為了能夠有效的為了能夠使我們更有效地拿到我們的指定抗菌肽，我們在設計序列時在AMPs的N-terminal加了一個signal peptide。這個signal peptide是來自於S.lividans的幾丁質酶Ｃ(signal peptide sequence: MGFRHKAAALAATLALPLAGLVGLASPAQA)。在進行轉錄後，signal peptide會引導AMPs到E.coli的分泌系統。在pre-mature peptide穿越periplasmic space，peptidase會辨認signal peptide上的Ala-Gln-Ala氨基酸序列，並且在signal peptide和mature peptide連接處的兩個Ala之間將之分開。最後分泌出AMPs到LB 培養液中。
為了確保我們的分泌系統能順利運作。我們調整了Signiferin 還有Epinicedin-1的N-terminal加了一個Ala去幫助peptidase能夠順利做切割，並且接續將我們的AMPs分泌到胞外。我們在網頁的modeling page中呈現了用軟體預測結構的結果，分析在我們加了一個Ala後是否會影響蛋白的摺疊過程。

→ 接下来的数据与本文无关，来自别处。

What follows belongs to an exercise in optimizing a design on an open flow for small area, a short achievable clock period and few clock cycles; a production flow would make more cautious choices.
At most, simulation tests tie the RTL to the original design; equivalence was not proved.
Function not checked in runs 1 and 2: the RTL went through the layout flow alone.
Power and IR drop assume default switching activity.

==> flow/run.sh <==
#!/bin/bash
# synth_recipe.tcl (not shown) runs the flow's synth.tcl, then flattens the netlist and writes it again
# the make line also repeats each setting of config.mk as NAME=value (left out here)
make -C /OpenROAD-flow-scripts/flow DESIGN_CONFIG=/design/flow/config.mk WORK_HOME=/design/flow/orfs CLKGATE_MAP_FILE= SYNTH_SCRIPT=/design/flow/synth_recipe.tcl finish
==> flow/config.mk <==
export PLATFORM = sky130hd
export DESIGN_NAME = hpng_core
export DESIGN_NICKNAME = hpng_core
export VERILOG_FILES = /design/flow/design.v
export SDC_FILE = /design/flow/constraint.sdc
export NUM_CORES = 4
export LEC_CHECK = 0
export CAP_MARGIN = 20
export CORE_MARGIN = 2
export CORE_UTILIZATION = 45
export PLACE_DENSITY = 0.6
export SETUP_SLACK_MARGIN = 4
export SLEW_MARGIN = 20
==> flow/constraint.sdc <==
create_clock -name core_clock -period 10.0 [get_ports {clk}]
set_input_delay 2.0000 -clock core_clock [delete_from_list [all_inputs] [get_ports {clk}]]
set_output_delay 2.0000 -clock core_clock [all_outputs]
set_load 0.01 [all_outputs]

In order to have more efficient to get our AMPs, we treated signal peptide upstream of the N-terminal of antimicrobial peptides to facilitate the peptide production. This signal peptide is comes from chitinase C of S.lividans (MGFRHKAAALAATLALPLAGLVGLASPAQA).[1] After translation process signal peptide will lead AMPs to the secretion system of E.coli. [2] When the pre-mature peptides go through the periplasmic space, peptidase will identified the cleavage site Ala-Gln-Ala and cut at the double Ala at the signal and mature peptide linkage site. Then separate signal peptide from AMPs. Finally, secreting AMPs to the LB culture medium.

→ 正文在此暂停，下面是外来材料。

What follows belongs to an exercise in optimizing a design on an open flow for small area, a short achievable clock period and few clock cycles; a production flow would make more cautious choices.
The RTL was checked by simulation tests, not by an equivalence proof against the original design.
Power is estimated from default activity; no workload was simulated.

==> flow/design.v <==
module rx_framer (
    input  wire        clk,
    input  wire        rst,           
    input  wire        cmd_valid,
    input  wire        cmd_step,      
    input  wire [7:0]  cmd_byte,      
    output wire        cmd_ready,
    output reg         idle,
    output reg  [8:0]  rx_count,
    output reg         ev_valid,
    output reg         ev_ok,
    output wire [95:0] ev_payload,    
    output wire [15:0] ev_rxck,
    output reg  [15:0] ev_ck
);
    localparam [2:0] P_IDLE = 3'd0,   
                     P_E1   = 3'd1,   
                     P_E2   = 3'd2,   
                     P_WAIT = 3'd3,   
                     P_F1   = 3'd5,   
                     P_FIN1 = 3'd6,   
                     P_FIN2 = 3'd7;   
    reg        byte_no;               
    reg        step_no;               
    assign cmd_ready = ~(cmd_step ? step_no : byte_no);
    wire acc_byte = cmd_valid & ~cmd_step & ~byte_no;
    wire acc_step = cmd_valid &  cmd_step & ~step_no;
    reg  [8:0]  tail;                 
    reg  [8:0]  head;                 
    reg  [8:0]  sp;                   
    reg  [8:0]  rd;                   
    reg  [8:0]  tsnap;                
    reg  [8:0]  dd;                   
    reg  [7:0]  vmask;                
    reg  [39:0] brow;                 
    reg  [2:0]  pstate;
    reg  [2047:0] ring;               
    reg         wv;
    reg  [7:0]  wa;
    reg  [7:0]  wb;
    always @(posedge clk) begin
        if (rst) wv <= 1'b0;
        else     wv <= acc_byte;
        wa <= tail[7:0];
        wb <= cmd_byte;
    end
    wire [255:0] wdec = {255'd0, wv} << wa;
    genvar g, r;
    generate
        for (g = 0; g < 256; g = g + 1) begin : g_wr
            always @(posedge clk)
                if (wdec[g]) ring[8*g +: 8] <= wb;
        end
    endgenerate
    wire [63:0] bank;                 
    generate
        for (g = 0; g < 8; g = g + 1) begin : g_bank
            wire [31:0]  sel = 32'd1 << brow[5*g +: 5];
            wire [255:0] col;
            for (r = 0; r < 32; r = r + 1) begin : g_row
                assign col[8*r +: 8] = ring[8*(8*r+g) +: 8];
            end
            rxf_sel32 u_sel (.sel(sel), .d(col), .q(bank[8*g +: 8]));
        end
    endgenerate
    wire [63:0] rot;
    generate
        for (g = 0; g < 8; g = g + 1) begin : g_rot
            wire [7:0] li, lo;
            for (r = 0; r < 8; r = r + 1) begin : g_lane
                assign li[r] = bank[8*r + g];
                assign rot[8*r + g] = lo[r];
            end
            rxf_rot8 u_rot (.s(rd[2:0]), .d(li), .q(lo));
        end
    endgenerate
    reg  [63:0] winb;                 
    reg  [63:0] wina;                 
    reg         wa_ld;
    always @(posedge clk) begin
        winb <= rot;
        if (wa_ld) wina <= winb;
    end
    wire [127:0] frame = {winb, wina};    
    assign ev_rxck    = frame[23:8];
    assign ev_payload = frame[119:24];
    reg  [18:0] sum;
    always @(posedge clk)
        sum <= {3'd0, frame[ 39: 24]} + {3'd0, frame[ 55: 40]} + {3'd0, frame[ 71: 56]} +
               {3'd0, frame[ 87: 72]} + {3'd0, frame[103: 88]} + {3'd0, frame[119:104]};
    wire [16:0] fa    = {1'b0, sum[15:0]} + {14'd0, sum[18:16]};
    wire [15:0] fb    = sum[15:0] + {13'd0, sum[18:16]} + 16'd1;
    wire [15:0] ck    = ~(fa[16] ? fb : fa[15:0]);
    wire        match = (ev_ck == frame[23:8]);      
    wire [7:0] ffb;                   
    wire [7:0] ffa;                   
    generate
        for (g = 0; g < 8; g = g + 1) begin : g_ff
            assign ffb[g] = &winb[8*g +: 8];
            assign ffa[g] = &wina[8*g +: 8];
        end
    endgenerate
    reg  [7:0]  ffv;                  
    always @(posedge clk)
        ffv <= ffb & vmask;
    wire        found = |ffv;
    reg  [2:0]  fi;
    integer k;
    always @(*) begin
        fi = 3'd0;
        for (k = 7; k >= 0; k = k - 1)
            if (ffv[k]) fi = k[2:0];
    end
    wire [8:0]  sp_fi   = sp + {6'd0, fi};
    wire [8:0]  dd_fi   = dd - {6'd0, fi};
    wire        short   = (dd_fi < 9'd15);
    wire [8:0]  sp_8    = sp + 9'd8;
    wire [8:0]  dd_8    = dd - 9'd8;
    wire        scanned = (dd <= 9'd8);
    wire        stale   = ((tsnap - head) > 9'd128);
    wire [14:1] ffi = {ffb[6:0], ffa[7:1]};
    reg  [3:0]  ij;
    always @(*) begin
        ij = 4'd0;
        for (k = 14; k >= 1; k = k - 1)
            if (ffi[k]) ij = k[3:0];
    end
    wire        inner = |ffi;
    reg         ev_far;               
    reg  [8:0]  h_ij;                 
    wire [8:0]  h_fin = (match | ev_far) ? head + 9'd15 : h_ij;
    always @(posedge clk) begin
        ev_ck  <= ck;
        ev_far <= ~inner;
        h_ij   <= head + {5'd0, ij};
    end
    reg  [8:0]  qs [0:3];
    reg  [1:0]  qwp, qrp;
    reg  [2:0]  qcnt;
    wire        pop    = (pstate == P_IDLE) & (qcnt != 3'd0);
    wire [8:0]  qhead  = qs[qrp];
    wire [8:0]  dd_q   = qhead - sp;
    always @(posedge clk)
        if (acc_step) qs[qwp] <= tail;
    wire [8:0] occ     = tail - head;
    wire [8:0] occ_inc = tail - head + 9'd1;
    reg         sp_ld;
    reg  [8:0]  sp_n;
    reg         rd_ld;
    reg  [8:0]  rd_n;
    reg         dd_ld;
    reg  [8:0]  dd_n;
    always @(*) begin
        sp_ld = 1'b0;
        sp_n  = sp_fi;
        rd_ld = 1'b0;
        rd_n  = sp_fi;
        dd_ld = 1'b0;
        dd_n  = dd_fi;
        wa_ld = 1'b0;
        case (pstate)
            P_IDLE: begin
                dd_ld = pop;
                dd_n  = dd_q;
            end
            P_E1: begin
                rd_ld = 1'b1;
                rd_n  = sp_8;
            end
            P_E2: begin
                wa_ld = 1'b1;                 
                sp_ld = 1'b1;
                dd_ld = 1'b1;
                if (found) begin
                    sp_n = sp_fi;
                    dd_n = dd_fi;
                    if (!short && fi == 3'd0) begin
                    end else begin
                        rd_ld = 1'b1;
                        rd_n  = sp_fi;
                    end
                end else if (scanned) begin
                    sp_n  = tsnap;
                    rd_ld = 1'b1;
                    rd_n  = tsnap;
                    dd_n  = 9'd0;
                end else begin
                    sp_n = sp_8;              
                    dd_n = dd_8;
                end
            end
            P_FIN2: begin
                sp_ld = 1'b1;
                sp_n  = h_fin;
                rd_ld = 1'b1;
                rd_n  = h_fin;
            end
            default: ;
        endcase
    end
    integer m;
    always @(posedge clk) begin
        if (rst) begin
            tail     <= 9'd0;
            head     <= 9'd0;
            sp       <= 9'd0;
            rd       <= 9'd0;
            brow     <= 40'd0;
            qwp      <= 2'd0;
            qrp      <= 2'd0;
            qcnt     <= 3'd0;
            pstate   <= P_IDLE;
            byte_no  <= 1'b0;
            step_no  <= 1'b0;
            idle     <= 1'b1;
            rx_count <= 9'd0;
            ev_valid <= 1'b0;
            ev_ok    <= 1'b0;
        end else begin
            ev_valid <= 1'b0;
            if (acc_byte) tail <= tail + 9'd1;
            if (acc_step) qwp  <= qwp + 2'd1;
            if (pop)      qrp  <= qrp + 2'd1;
            qcnt     <= qcnt + {2'b0, acc_step} - {2'b0, pop};
            step_no  <= ((qcnt == 3'd4) | (qcnt == 3'd3 & acc_step)) & ~pop;
            byte_no  <= occ[8] | (acc_byte & (&occ[7:0]));
            idle     <= (pstate == P_IDLE) & (qcnt == 3'd0) & ~acc_step;
            rx_count <= acc_byte ? occ_inc : occ;
            if (sp_ld) sp <= sp_n;
            if (rd_ld) begin
                rd   <= rd_n;
                for (m = 0; m < 8; m = m + 1)
                    brow[5*m +: 5] <= (m < rd_n[2:0]) ? rd_n[7:3] + 5'd1 : rd_n[7:3];
            end
            if (dd_ld) begin
                dd <= dd_n;
                for (m = 0; m < 8; m = m + 1)
                    vmask[m] <= (dd_n > m);
            end
            case (pstate)
                P_IDLE: begin
                    if (pop) begin
                        tsnap  <= qhead;
                        pstate <= P_E1;
                    end
                end
                P_E1: pstate <= P_E2;
                P_E2: begin
                    if (found) begin
                        head <= sp_fi;
                        if (short)
                            pstate <= P_IDLE;          
                        else if (fi == 3'd0)
                            pstate <= P_F1;            
                        else
                            pstate <= P_WAIT;          
                    end else if (scanned) begin
                        if (stale)
                            head <= tsnap;             
                        pstate <= P_IDLE;
                    end else begin
                        pstate <= P_E1;
                    end
                end
                P_WAIT: pstate <= P_E1;
                P_F1: pstate <= P_FIN1;
                P_FIN1: pstate <= P_FIN2;
                P_FIN2: begin
                    ev_valid <= 1'b1;
                    ev_ok    <= match;
                    head     <= h_fin;
                    pstate   <= P_IDLE;
                end
                default: pstate <= P_IDLE;
            endcase
        end
    end
endmodule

To make sure the secretion system is work we attached an Ala at the N-terminal of AMPs. So we had modified the amino acid sequence of Signiferin and Epinecidin-1 to facilitate the secretion process. And we had used structure prediction software to analysis the attached Ala affect the peptide folding process or not in our modeling page.